Issue #1(23) 2020 Opinion

Satellite mega-constellations pose threat to ground-based astronomy

LSST at sunset, taken from behind the nearby Gemini telescope at the Cerro Pachón ridge in Chile.
LSST at sunset, taken from behind the nearby Gemini telescope at the Cerro Pachón ridge in Chile.
David Galadí-Enríquez Observatorio de Calar Alto, Spain

Soon the number of artificial light sources visible across out night skies could outnumber natural stars, a disturbing scenario that would become a reality if ambitious current projects to build mega-constellations of artificial satellites for worldwide Internet access are completed. As David Galadí-Enríquez explains, the intensive use of low Earth orbit by these new satellite networks is already proving detrimental - whether from an aesthetic, cultural or scientific point of view - to our view of the night sky.
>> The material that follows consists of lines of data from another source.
--- src/hw/qa_pkg.sv ---
// Shared types of the stream reader; the ring holds 256 lines and the metadata tag covers up to 512 slots
package qa_pkg;

    // ============================================================
    // Host memory geometry
    // ============================================================

    // One host cache line
    localparam int CACHE_WIDTH = 512;
    typedef logic [CACHE_WIDTH-1:0] t_cache_line;

    // Host addresses count whole lines, not bytes
    typedef logic [31:0] t_cache_line_addr;

    // Ring-buffer index
    // The ring size is a power of two, so the pointers wrap on their own
    localparam int FIFO_IDX_BITS = 8;
    typedef logic [FIFO_IDX_BITS-1:0] t_fifo_idx;

    // ============================================================
    // Request and response channel
    // ============================================================

    // Tag width in the read metadata, wide enough for a 512-slot scoreboard
    localparam int ROB_IDX_BITS = 9;

    // Width of the metadata field that the host echoes back
    localparam int MDATA_BITS = 14;

    typedef enum logic [1:0] {
        RdLine = 2'h0,
        WrLine = 2'h1
    } t_request_type;

    // Metadata sent with a read and returned with its response
    typedef struct packed {
        logic                    is_read;
        logic [ROB_IDX_BITS-1:0] rob_addr;
    } t_read_metadata;

    typedef struct packed {
        t_request_type         request_type;
        t_cache_line_addr      address;
        logic [MDATA_BITS-1:0] mdata;
    } t_tx_header;

    // One client's view of the shared request channel
    typedef struct packed {
        logic        read_request;
        logic        write_request;
        t_tx_header  read_header;
        t_tx_header  write_header;
        t_cache_line write_data;
    } t_frame_req;

    // Response channel from host memory
    typedef struct packed {
        logic                  rdvalid;
        logic                  wrvalid;
        logic [MDATA_BITS-1:0] mdata;
        t_cache_line           data;
    } t_rx_c0;

    // Registers written by the host over MMIO
    typedef struct packed {
        logic [31:0] afu_read_frame;
        logic [31:0] afu_status_addr;
        logic        newest_wr_en;
        t_fifo_idx   newest_idx;
    } t_csr_afu_state;

    // ============================================================
    // Metadata packing
    // ============================================================

    // Upper mdata bits stay zero
    function automatic logic [MDATA_BITS-1:0] pack_read_metadata(t_read_metadata meta);
        return MDATA_BITS'(meta);
    endfunction

    function automatic t_read_metadata unpack_read_metadata(logic [MDATA_BITS-1:0] mdata);
        return t_read_metadata'(mdata[$bits(t_read_metadata)-1:0]);
    endfunction

endpackage

--- src/hw/qa_status_manager.sv ---
// Sends the oldest pointer to afu_status_addr only when it changes; it must be written before the ring is reused
module qa_status_manager
(
    input  logic                     clk,
    input  logic                     resetb,
    input  qa_pkg::t_csr_afu_state   csr,
    input  qa_pkg::t_fifo_idx        oldest_idx,
    output qa_pkg::t_fifo_idx        newest_idx,
    output qa_pkg::t_frame_req       status_req,
    input  logic                     write_grant
);
    import qa_pkg::*;

    // Oldest pointer value that last went out on the channel
    t_fifo_idx sent_idx;

    // Value carried by the pending status write
    t_fifo_idx wr_idx;
    logic      wr_req;

    t_tx_header     wr_header;

    // The host publishes its newest written line by an MMIO strobe
    always_ff @(posedge clk)
    begin
        if (!resetb)
        begin
            newest_idx <= '0;
        end
        else if (csr.newest_wr_en)
        begin
            newest_idx <= csr.newest_idx;
        end
    end

    // Track the oldest pointer and request a write whenever it moved
    // The carried value follows the pointer, so a late grant sends the newest value
    always_ff @(posedge clk)
    begin
        if (!resetb)
        begin
            sent_idx <= '0;
            wr_idx   <= '0;
            wr_req   <= 1'b0;
        end
        else
        begin
            wr_idx <= oldest_idx;
            if (write_grant)
            begin
                // The granted value is now what the host sees
                sent_idx <= wr_idx;
                wr_req   <= (oldest_idx != wr_idx);
            end
            else
            begin
                // Hold the request until the arbiter accepts it
                wr_req <= wr_req || (oldest_idx != sent_idx);
            end
        end
    end

    always_comb
    begin
        // The all-zero metadata keeps is_read low for the write
        wr_header              = '0;
        wr_header.request_type = WrLine;
        wr_header.address      = t_cache_line_addr'(csr.afu_status_addr);

        // This client only ever writes
        status_req               = '0;
        status_req.read_request  = 1'b0;
        status_req.write_request = wr_req;
        status_req.write_header  = wr_header;
        // The pointer sits in the low bits of the status line
        status_req.write_data    = t_cache_line'(wr_idx);
    end

endmodule

--- config.mk ---
export PLATFORM = sky130hd
export DESIGN_NAME = qa_status_manager
export DESIGN_NICKNAME = d
export VERILOG_FILES = /design/src/hw/qa_pkg.sv /design/src/hw/qa_status_manager.sv
export SDC_FILE = /design/constraint.sdc
export NUM_CORES = 1
export LEC_CHECK = 0
export BUFFER_PORTS_ARGS = -buffer_cell sky130_fd_sc_hd__buf_4
export CAP_MARGIN = 20
export CORE_AREA = 3 3 272 274
export CTS_BUF_LIST = sky130_fd_sc_hd__clkbuf_4 sky130_fd_sc_hd__clkbuf_8 sky130_fd_sc_hd__clkbuf_16
export CTS_CLUSTER_SIZE = 10
export DETAILED_ROUTE_END_ITERATION = 7
export DIE_AREA = 0 0 275 277
export PLACE_DENSITY = 0.3
export SYNTH_ARGS = -nofsm -noshare
export SYNTH_HDL_FRONTEND = slang
export SYNTH_SLANG_ARGS = --single-unit
--- constraint.sdc ---
create_clock -name clk -period 1.3 [get_ports clk]
set_input_delay 0.195 -clock clk [delete_from_list [all_inputs] [get_ports clk]]
set_output_delay 0.195 -clock clk [all_outputs]
set_load 0.02 [all_outputs]
==> flow_summary.ini, run 1 <==
[logic_synthesis]
synth.distinct_cells = 17
yosysWarnings = 0
syn_avg_cell_area_sq_um = 7.96
ys_ff_latch = 25
syn_inst = 697
yosysSeqAreaShare = 0.0902
syn_area_sq_um = 5550

[final_layout]
area_delta_synth_final_pct = -15.6
antenna_cells = 0
nets = 784
fin_util = 0.0654
drive_gt1_frac = 0.0601

[routing]
num_vias = 2178
wl_per_cell_um = 4.81
ant_nets = 0
viasPerCell = 1.32
drtPass1Iterations = 4
wirelength_um = 7930
drc = 0
drt_iter0_drc = 17

[sta]
finalHoldViolations = 0
rsz0062_at_grt = no
setup_viol = 0
clock_skew_ns = 0.00174
drv_slew = 0
finalCritPeriodShare = 0.906
max_freq_mhz = 849
finalCriticalPeriod_ns = 1.18
fin_setup_tns_ns = 0

[placed_design]
hpwlAfterDp_um = 7400
gp_congestion = 0.590
port-buffer-count = 36

[critical_path]
critPathLaunchType = flop
path_max_fanout = 3
cp.arrival_ns = 1.33
critPathMaxStageDelay_ns = 0.33
required_ns = 1.46
crit_type = flop to flop
crit_slowest_cell = dfxtp_1
r2r_start = wr_idx[2]$_SDFF_PN0_
crit_start = wr_idx[2]$_SDFF_PN0_
critPathCaptureType = flop
cp_cell_sequence = xor2_1, nor4_1, nand4_1, and3_1

[die]
fp.dieH_um = 277
die-area_sq_um = 76200
dieWidth_um = 275
io_pins = 702
start_util = 0.0775
rows = 98
core_area_sq_um = 71600

[grt]
met3_usage = 0.0120
grt_start_max_net_pins = 26
use_met2 = 0.0250
overflow = 0
grt_first_pass_wirelength_um = 8750
track_usage = 0.0142
grtUsageMet1 = 0.00850
grt_pass1_vias = 1393
antenna_found_initial = 0
grt-busiest-layer = met2

[power_and_ir_drop]
p_leak_nw = 2.51
seqPwrFrac = 0.253
power_switching_mw = 1.91
power_frac_comb = 0.530
swShare = 0.581
peakVddDrop_mv = 0.434
power_density_nw_per_um2 = 704
pwr-share-clk = 0.217
p_int_mw = 1.38

[cts]
clk_latency_ns = 0.26
htreeDepth = 1
post-cts-setup-buffers = 0
cts_max_path_buffers = 2
ctsHoldBuffers = 0
cts_resized = 0
cts_tree = built
root_buffer = clkbuf_16
cts_buffers = 3
clk_pin_slew_worst_paths_ns = 0.07
clock-sinks = 25

[worst_hold_path]
hp-class = primary input to flop
worstHoldStart = oldest_idx[6]

[status]
status = complete, no violations

[job]
maxCapViolCount = 0
kinds of logic after synthesis:
family | Yosys count | share of synthesized area
AND/OR/NAND/NOR | 32 | 0.0354
XOR/XNOR | 16 | 0.0253
multiplexers | 16 | 0.0289
buffers and inverters | 606 | 0.819
flip-flops | 25 | 0.0902
other | 2 | 0.00135
final timing paths:
| check | to | slack, ns | cells past startpoint |
|---|---|---|---|
| worst min-delay path | wr_idx[6]$_SDFF_PN0_ | 0.17 | 2 |
| worst min register to register | newest_idx[7]$_SDFFE_PN0P_ | 0.53 | 2 |
| worst max register to register | wr_req$_SDFF_PN0_ | 0.12 | 4 |
| worst max-delay path | wr_req$_SDFF_PN0_ | 0.12 | 4 |
layer usage:
layer	up-vias	share of wire	routed length, um
li1	945	-	-
met1	923	0.16	1300
met2	290	0.54	4260
met3	20	0.24	1940
met4	0	0.053	423
met5	-	0	0
power by group through the flow:
stage / sequential, mW / combinational (mW) / clock, mW
6_report: 0.835 / 1.75 / 0.715
5_1_grt: 0.841 / 1.87 / 0.784
4_1_cts: 0.836 / 1.69 / 0.759
3_5_place_dp: 0.853 / 1.69 / 0
3_3_place_gp: 0.855 / 1.69 / 0
2_1_floorplan: 0.881 / 2.99 / 0
Yosys cell counts:
master / instances / area (sq um)
and2_1: 7 / 43.8
and2_2: 1 / 7.51
and3_1: 1 / 6.26
buf_2: 1 / 5.00
buf_4: 602 / 4520
buf_6: 1 / 11.3
clkbuf_1: 2 / 7.51
conb_1: 2 / 7.51
dfxtp_1: 25 / 500
mux2i_1: 16 / 160
nand3_1: 1 / 5.00
nand4_1: 1 / 6.26
nor2b_1: 16 / 100
nor3_1: 3 / 15.0
nor4_1: 2 / 12.5
xnor2_1: 1 / 8.76
xor2_1: 15 / 131
per-stage QoR:
step / hold WS, ns / power (mW) / cells / setup WS, ns / instance area [sq um]
after CTS: 0.157 / 3.28 / 1649 / 0.111 / 4680
after floorplan: 0.317 / 3.87 / 1264 / 0.121 / 7680
after detailed placement: 0.390 / 2.54 / 1645 / 0.119 / 4600
after global placement: 0.390 / 2.55 / 1645 / 0.0879 / 4600
after global routing: 0.164 / 3.50 / 1649 / 0.0465 / 4680
final: 0.167 / 3.30 / 1649 / 0.123 / 4680
placed cells by master, fill, tap and decap left out:
| cell type | instances |
|---|---|
| conb_1 | 569 |
| buf_4 | 37 |
| dfxtp_1 | 25 |
| mux2i_1 | 16 |
| nor2b_1 | 16 |
| xor2_1 | 15 |
| and2_1 | 7 |
| nor3_1 | 3 |
| clkbuf_16 | 3 |
| nor4_1 | 2 |
| and2_2 | 1 |
| xnor2_1 | 1 |
| nand4_1 | 1 |
| nand3_1 | 1 |
| and3_1 | 1 |
| clkbuf_4 | 1 |
worst max-delay path: cells and delay by family (launching register included):
kind | cells | cell delay (ns)
XOR/XNOR | 1 | 0.17
flip-flops | 1 | 0.33
AND/OR/NAND/NOR | 3 | 0.57
final cells by class:
cell class | count | area (sq um)
Clock buffer | 4 | 82.6
Multi-Input combinational cell | 633 | 2630
Sequential cell | 25 | 500
Tap cell | 950 | 1190
Fill cell | 8591 | 66900
Timing Repair Buffer | 37 | 278
registers in the layout (all words and copies together), names as in the netlist:
signal	cells
sent_idx	8
wr_req	1
wr_idx	8
newest_idx	8
Note: power is estimated with default switching activity, not from simulation.
==> inputs of run 2 (changes only) <==
CORE_AREA = 3 3 273 275   (was 3 3 272 274)
DIE_AREA = 0 0 276 278   (was 0 0 275 277)
HOLD_SLACK_MARGIN = 0.1   (was default)
clock period = 1 ns   (was 1.3 ns; I/O delays follow)
==> run 2 against run 1 <==
Net effect: the flow now finishes with violations (setup timing); hold slack lost 0.044 ns; final cell count grew 1.0%; sequential power grew 31%; clock-buffer cell count shrank 1; combinational power grew 33%; sequential share of layout area is essentially flat; routed wire length shrank 3.2%; final area grew 3.3%; sequential cell count is the same; register-to-register slack lost 0.25 ns; critical path type unchanged; largest power group unchanged.
==> flow_summary.ini, run 2 (synthesis results as in run 1) <==
[die]
io_pins = 702
die-area_sq_um = 76700
core_area_sq_um = 72600
start_util = 0.0764
fp.dieH_um = 278
rows = 99
dieWidth_um = 276

[final_layout]
n_fill_cell = 8661
antenna_cells = 0
fin_util = 0.0666
drive_gt1_frac = 0.0877
largest_registers = newest_idx (8), sent_idx (8), wr_idx (8)
final_common_cell = conb_1
nets = 792
multiInputGateArea_sq_um = 2650
layout_common_cells = conb_1, buf_4, mux2i_1, nor2b_1
stdcell_area_sq_um = 4840
area_delta_synth_final_pct = -12.8
layout.area.seq_sq_um = 518

[placed_design]
port-buffer-count = 36
placed_area_sq_um = 4690
gp_congestion = 0.608
pre_cts_slack_ns = -0.183
hpwlAfterDp_um = 7110

[critical_path]
crit_slowest_cell = dfxtp_4
crit_type = flop to flop
cp_cell_sequence = xor2_1, nor4_2, nand4_1, and3_1
critPathLaunchType = flop
critPathMaxStageDelay_ns = 0.35
cp_num_buf_inv = 0
crit_family = simple AND/OR/NAND/NOR gates
required_ns = 1.16
cp.arrival_ns = 1.29
critPathCaptureType = flop
path_max_fanout = 2

[sta]
finalCritPeriodShare = 1.13
finalHoldViolations = 0
clock_skew_ns = 0.00441
setup_viol = 1
fin_setup_tns_ns = -0.125
fin_ws_ns = -0.125
rsz0062_at_grt = yes
drv_slew = 0
finalCriticalPeriod_ns = 1.13
max_freq_mhz = 889

[worst_hold_path]
hp-class = primary input to flop

[routing]
num_vias = 2225
ant_nets = 0
viasPerCell = 1.34
drc = 0
wirelength_um = 7680
drt_iter0_drc = 23
wl_per_cell_um = 4.61
drtPass1Iterations = 3

[cts]
clock-sinks = 25
cts_max_path_buffers = 2
clk_pin_slew_worst_paths_ns = 0.07
ctsHoldBuffers = 0
htreeDepth = 1
cts_buffers = 3
clk_latency_ns = 0.26
root_buffer = clkbuf_16
post-cts-setup-buffers = 0
cts_tree = built

[grt]
overflow = 0
track_usage = 0.0139
grt_pass1_vias = 1380
antenna_found_initial = 0
grt_start_max_net_pins = 26
grt_first_pass_wirelength_um = 8560

[job]
maxCapViolCount = 0

[power_and_ir_drop]
p_leak_nw = 2.57
power_density_nw_per_um2 = 894
peakVddDrop_mv = 0.580

[status]
status = finished with violations
violations = setup timing
## run 2: cell count changes in the layout (fill, tap and decap cells not counted), sizes merged
cell    previous run  this run
buf               37        45
clkbuf             4         3
clkinv             0         1
## run 2: timing repair
item                                    in CTS  in global routing
gates cloned                                 0                  0
pin swaps                                    5                  2
endpoints found under the setup margin       9                  9
resized for setup                           20                  3
## run 2: layout make-up
class | instances | area share
multi-input combinational | 633 | 0.547
tap | 959 | 0.248
sequential | 25 | 0.107
timing repair buffer | 45 | 0.0815
clock buffer | 3 | 0.0155
clock inverter | 1 | 0.00103
## run 2: layer usage
layer,share of wire,up-vias,global-route usage
met3,0.24,25,0.0117
met1,0.18,945,0.00885
met5,0,-,0
met2,0.51,292,0.0242
li1,-,963,-
met4,0.062,0,0.0121
## run 2: through the flow
stage	hold WS [ns]	total power, mW	instances
final	0.123	4.32	1666
after global routing	0.122	4.57	1666
after CTS	0.119	4.31	1667
after detailed placement	0.300	3.34	1663
after global placement	0.300	3.34	1663
after floorplan	0.271	5.03	1264
## run 2: power by group
group | total [mW] | switching (mW) | internal (mW)
combinational | 2.33 | 2.11 | 0.219
sequential | 1.09 | 0.0368 | 1.05
clock | 0.914 | 0.374 | 0.540
total | 4.32 | 2.52 | 1.81
## run 2: path summary, 6_finish.rpt
kind                         startpoint                          to  slack, ns  cells after the start
max                wr_idx[3]$_SDFF_PN0_           wr_req$_SDFF_PN0_      -0.13                      4
min                       oldest_idx[4]        wr_idx[4]$_SDFF_PN0_       0.12                      2
max reg2reg        wr_idx[3]$_SDFF_PN0_           wr_req$_SDFF_PN0_      -0.13                      4
min reg2reg  newest_idx[7]$_SDFFE_PN0P_  newest_idx[7]$_SDFFE_PN0P_       0.53                      2
## run 2: worst register-to-register path, stage by stage, from the launching register on
cell and delay, ns:
dfxtp_4 0.35, xor2_1 0.14, nor4_2 0.28, nand4_1 0.10, and3_1 0.15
Artificial satellites have been a part of the night sky since the dawn of the Space Age in 1957, and a good number of spacecraft can be observed with the naked eye on any night, after sunset and before sunrise, when the sky is dark but direct sunlight still illuminates the satellites. This naked-eye observation of satellites reveals objects in low Earth orbit (LEO), and the spacecraft observable from any location on Earth can be predicted by means of online tools such as Heavens-Above ( Moreover, any amateur telescope reveals fainter objects, allowing even the observation of geostationary satellites.

There is no doubt that the linear tracks of these artificial satellites produced by long-exposure imaging techniques are detrimental to professional wide-field astro-photography. However, to date, many amateur astronomers have enjoyed tracking the satellites and the International Space Station (ISS), and registering the impressive flashes caused by the older Iridium satellites.

The European Space Agency’s Space Debris Office estimates there are currently some 22,000 artificial objects of considerable size (several tens of centimetres or larger) orbiting around Earth, only 2300 of which are functioning satellites. The remainder constitute the population normally known as space debris or space junk, a swarm of objects comprising anything from abandoned satellites and rocket upper stages to fragments from explosions and collisions, and even tools unintentionally released by astronauts.